Materials and methods: Between 2019 and 2023, the Clinic for Pediatric Surgery in Skopje treated 38 pediatric patients with venous abnormalities. Patient demographics, lesion characteristics, and treatment options (including conservative management, sclerotherapy, and surgical intervention) were examined.
Results: The majority of patients (39.5%) received conservative treatment, whereas 23.7% underwent sclerotherapy and 34.2% needed surgical intervention. Sclerotherapy results were evaluated according to lesion size. Treatment was effective for smaller lesions (<5 cm), while bigger or recurring cases required multiple treatment sessions.
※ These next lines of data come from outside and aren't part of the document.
[src/rtl/core/u8u16_pkg.sv]
`timescale 1ns / 1ps

package u8u16_pkg;

  // Code unit constants
  localparam logic [15:0] REPL_CHAR = 16'hFFFD;
  localparam logic [15:0] HI_SURR   = 16'hD800;
  localparam logic [15:0] LO_SURR   = 16'hDC00;
  localparam logic [20:0] SMP_BASE  = 21'h10000;
  localparam logic [7:0]  LEAD_LIM  = 8'hF5;

  // Result queue geometry
  localparam int QUEUE_DEPTH = 4;
  localparam int QPTR_W      = 2;
  localparam int QCNT_W      = 3;

  // One UTF-16 result
  typedef struct packed {
    logic [15:0] code_unit;
    logic        replaced;
    logic        last_of_run;
  } unit_t;

  // Results of one byte, handed from decoder to queue
  typedef struct packed {
    logic             valid;
    logic [1:0]       count;
    unit_t [1:0]      units;
  } push_t;

  // Outcome of handling one byte as a lead byte
  typedef struct packed {
    logic        emit;
    unit_t       unit;
    logic        load;
    logic [20:0] bits;
    logic [1:0]  pend;
  } lead_t;

  function automatic lead_t lead_decode(input logic [7:0] b, input logic fin);
    lead_t r;
    r = '0;
    if (b[7] == 1'b0) begin
      r.emit = 1'b1;
      r.unit.code_unit = {8'h00, b};
    end else if (b[7:6] == 2'b10 || b >= LEAD_LIM) begin
      r.emit = 1'b1;
      r.unit.code_unit = REPL_CHAR;
      r.unit.replaced = 1'b1;
    end else if (fin) begin
      // multi-byte lead cut off by the end of the string
      r.emit = 1'b1;
      r.unit.code_unit = REPL_CHAR;
      r.unit.replaced = 1'b1;
    end else begin
      r.load = 1'b1;
      if (b[5] == 1'b0) begin
        r.bits = {16'h0000, b[4:0]};
        r.pend = 2'd1;
      end else if (b[4] == 1'b0) begin
        r.bits = {17'd0, b[3:0]};
        r.pend = 2'd2;
      end else begin
        r.bits = {18'd0, b[2:0]};
        r.pend = 2'd3;
      end
    end
    return r;
  endfunction

endpackage

[src/rtl/core/u8u16_decode.sv]
`timescale 1ns / 1ps

module u8u16_decode (
  input  logic              clk,
  input  logic              rst,
  input  logic              s_valid,
  output logic              s_ready,
  input  logic [7:0]        s_byte,
  input  logic              s_end,
  input  logic              first_only,
  input  logic              room,
  output u8u16_pkg::push_t  push
);

  logic              in_valid;
  logic [7:0]        in_byte;
  logic              in_end;
  logic              advance;

  logic [20:0]       partial_point;
  logic [1:0]        bytes_pending;
  logic              first_done;
  logic [20:0]       partial_point_next;
  logic [1:0]        bytes_pending_next;
  logic              first_done_next;

  u8u16_pkg::unit_t [1:0] units;
  u8u16_pkg::unit_t       repl;
  u8u16_pkg::lead_t       lead;
  logic [1:0]        n;
  logic              cont;
  logic [20:0]       acc;
  logic [1:0]        pend_dec;
  logic [20:0]       v;

  assign advance = in_valid && room;
  assign s_ready = !in_valid || room;

  // Input register
  always_ff @(posedge clk) begin
    if (rst) begin
      in_valid <= 1'b0;
    end else if (s_valid && s_ready) begin
      in_valid <= 1'b1;
    end else if (advance) begin
      in_valid <= 1'b0;
    end
    if (s_valid && s_ready) begin
      in_byte <= s_byte;
      in_end  <= s_end;
    end
  end

  // Decode one byte against the gathered sequence
  always_comb begin
    partial_point_next = partial_point;
    bytes_pending_next = bytes_pending;
    first_done_next    = first_done;
    units = '0;
    n     = 2'd0;
    repl  = '{code_unit: u8u16_pkg::REPL_CHAR, replaced: 1'b1, last_of_run: 1'b0};
    lead  = u8u16_pkg::lead_decode(in_byte, in_end);
    cont  = (in_byte[7:6] == 2'b10);
    acc   = {partial_point[14:0], in_byte[5:0]};
    pend_dec = bytes_pending - 2'd1;
    v     = acc - u8u16_pkg::SMP_BASE;

    if (first_done) begin
      // drop the rest of the string
    end else if (bytes_pending != 2'd0) begin
      if (cont) begin
        partial_point_next = acc;
        bytes_pending_next = pend_dec;
        if (pend_dec == 2'd0) begin
          partial_point_next = '0;
          if (acc < u8u16_pkg::SMP_BASE) begin
            units[0].code_unit = acc[15:0];
            n = 2'd1;
          end else begin
            units[0].code_unit = {5'b00000, v[20:10]} + u8u16_pkg::HI_SURR;
            units[1].code_unit = u8u16_pkg::LO_SURR | {6'b000000, v[9:0]};
            n = 2'd2;
          end
        end else if (in_end) begin
          units[0] = repl;
          n = 2'd1;
          partial_point_next = '0;
          bytes_pending_next = 2'd0;
        end
      end else begin
        // broken sequence: replace, then retry the byte as a lead unless first_only is set
        units[0] = repl;
        n = 2'd1;
        partial_point_next = '0;
        bytes_pending_next = 2'd0;
        if (!first_only) begin
          if (lead.emit) begin
            units[1] = lead.unit;
            n = 2'd2;
          end
          if (lead.load) begin
            partial_point_next = lead.bits;
            bytes_pending_next = lead.pend;
          end
        end
      end
    end else begin
      if (lead.emit) begin
        units[0] = lead.unit;
        n = 2'd1;
      end
      if (lead.load) begin
        partial_point_next = lead.bits;
        bytes_pending_next = lead.pend;
      end
    end

    if (n != 2'd0 && first_only) begin
      first_done_next = 1'b1;
    end
    if (in_end) begin
      partial_point_next = '0;
      bytes_pending_next = 2'd0;
      first_done_next    = 1'b0;
    end

    // flag the final unit of this byte
    if (n == 2'd1) begin
      units[0].last_of_run = 1'b1;
    end else if (n == 2'd2) begin
      units[1].last_of_run = 1'b1;
    end
  end

  assign push.valid = advance && (n != 2'd0);
  assign push.count = n;
  assign push.units = units;

  // Sequence state
  always_ff @(posedge clk) begin
    if (rst) begin
      partial_point <= '0;
      bytes_pending <= 2'd0;
      first_done    <= 1'b0;
    end else if (advance) begin
      partial_point <= partial_point_next;
      bytes_pending <= bytes_pending_next;
      first_done    <= first_done_next;
    end
  end

  // End of string leaves a clean state
  assert property (@(posedge clk) disable iff (rst)
    advance && in_end |=> bytes_pending == 2'd0 && !first_done && partial_point == '0)
    else $error("state not cleared at end of string");

  // Only the final unit of a pair carries the run flag
  assert property (@(posedge clk) disable iff (rst)
    push.valid && push.count == 2'd2 |->
      push.units[1].last_of_run && !push.units[0].last_of_run)
    else $error("run flag misplaced on unit pair");

  // Ignored bytes produce nothing
  assert property (@(posedge clk) disable iff (rst)
    first_done |-> n == 2'd0)
    else $error("output produced after first character");

endmodule

[src/rtl/core/u8u16_outq.sv]
`timescale 1ns / 1ps

module u8u16_outq (
  input  logic              clk,
  input  logic              rst,
  input  u8u16_pkg::push_t  push,
  output logic              room,
  output logic              m_valid,
  input  logic              m_ready,
  output u8u16_pkg::unit_t  m_unit
);

  u8u16_pkg::unit_t mem [u8u16_pkg::QUEUE_DEPTH];
  logic [u8u16_pkg::QPTR_W-1:0] wr_ptr;
  logic [u8u16_pkg::QPTR_W-1:0] rd_ptr;
  logic [u8u16_pkg::QCNT_W-1:0] count;
  logic [1:0]                   push_cnt;
  logic                         pop;

  assign push_cnt = push.valid ? push.count : 2'd0;
  assign pop      = m_valid && m_ready;
  assign m_valid  = (count != '0);
  assign m_unit   = mem[rd_ptr];
  assign room     = (count <= u8u16_pkg::QCNT_W'(u8u16_pkg::QUEUE_DEPTH - 2));

  // Store up to two units per cycle
  always_ff @(posedge clk) begin
    if (push_cnt != 2'd0) begin
      mem[wr_ptr] <= push.units[0];
    end
    if (push_cnt == 2'd2) begin
      mem[wr_ptr + u8u16_pkg::QPTR_W'(1)] <= push.units[1];
    end
  end

  // Advance pointers and occupancy
  always_ff @(posedge clk) begin
    if (rst) begin
      wr_ptr <= '0;
      rd_ptr <= '0;
      count  <= '0;
    end else begin
      wr_ptr <= wr_ptr + u8u16_pkg::QPTR_W'(push_cnt);
      rd_ptr <= rd_ptr + u8u16_pkg::QPTR_W'(pop);
      count  <= count + u8u16_pkg::QCNT_W'(push_cnt) - u8u16_pkg::QCNT_W'(pop);
    end
  end

  // A push never overruns the queue
  assert property (@(posedge clk) disable iff (rst)
    push.valid |-> {1'b0, count} + {2'b00, push.count} <=
      (u8u16_pkg::QCNT_W+1)'(u8u16_pkg::QUEUE_DEPTH))
    else $error("result queue overrun");

  // Occupancy stays within depth
  assert property (@(posedge clk) disable iff (rst)
    count <= u8u16_pkg::QCNT_W'(u8u16_pkg::QUEUE_DEPTH))
    else $error("result queue count out of range");

  // Occupancy tracks transfers
  assert property (@(posedge clk) disable iff (rst)
    !push.valid && !pop && !$past(rst) |=> $stable(count) || $past(push.valid) || $past(pop))
    else $error("result queue count changed without a transfer");

endmodule

[src/rtl/core/utf8_to_utf16_transcoder_top.sv]
`timescale 1ns / 1ps
// Channel   Dir  Handshake                 Payload
// s_axis    in   s_axis_tvalid/tready      tdata = byte_in, tlast = string_end
// m_axis    out  m_axis_tvalid/tready      tdata = code_unit, tuser = replaced,
//                                          tlast = last_of_run
// cfg       in   cfg_valid/cfg_ready       cfg_data = first_only
//
// One byte is accepted per cycle while the queue has room; the first unit of a byte reaches
// m_axis through the input register, then the queue. A byte yields up to two units;
// the output side drains one unit per cycle while m_axis_tready is high.
// A four-entry result queue takes a new byte whenever two slots are free.
// rst is synchronous; it empties the input register and queue and clears state.

module utf8_to_utf16_transcoder_top (
  input  logic        clk,
  input  logic        rst,
  input  logic        s_axis_tvalid,
  output logic        s_axis_tready,
  input  logic [7:0]  s_axis_tdata,   // [7:0] byte_in
  input  logic        s_axis_tlast,
  output logic        m_axis_tvalid,
  input  logic        m_axis_tready,
  output logic [15:0] m_axis_tdata,   // [15:0] code_unit
  output logic        m_axis_tuser,   // [0] replaced
  output logic        m_axis_tlast,
  input  logic        cfg_valid,
  output logic        cfg_ready,
  input  logic        cfg_data
);

  logic             first_only;
  logic             room;
  u8u16_pkg::push_t push;
  u8u16_pkg::unit_t m_unit;

  // Configuration register
  assign cfg_ready = 1'b1;
  always_ff @(posedge clk) begin
    if (rst) begin
      first_only <= 1'b0;
    end else if (cfg_valid && cfg_ready) begin
      first_only <= cfg_data;
    end
  end

  u8u16_decode u_decode (
    .clk        (clk),
    .rst        (rst),
    .s_valid    (s_axis_tvalid),
    .s_ready    (s_axis_tready),
    .s_byte     (s_axis_tdata),
    .s_end      (s_axis_tlast),
    .first_only (first_only),
    .room       (room),
    .push       (push)
  );

  u8u16_outq u_outq (
    .clk     (clk),
    .rst     (rst),
    .push    (push),
    .room    (room),
    .m_valid (m_axis_tvalid),
    .m_ready (m_axis_tready),
    .m_unit  (m_unit)
  );

  assign m_axis_tdata = m_unit.code_unit;
  assign m_axis_tuser = m_unit.replaced;
  assign m_axis_tlast = m_unit.last_of_run;

endmodule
Conclusion: The results highlight the importance of early identification and individualized treatment strategies for pediatric venous malformations. Sclerotherapy is the primary therapeutic option for minor to moderate lesions, whereas surgical intervention is designated for symptomatic or refractory patients. A multidisciplinary approach is crucial for enhancing patient outcomes, and future research should focus on the advancement of minimally invasive therapeutic techniques and the exploration of targeted genetic medicines.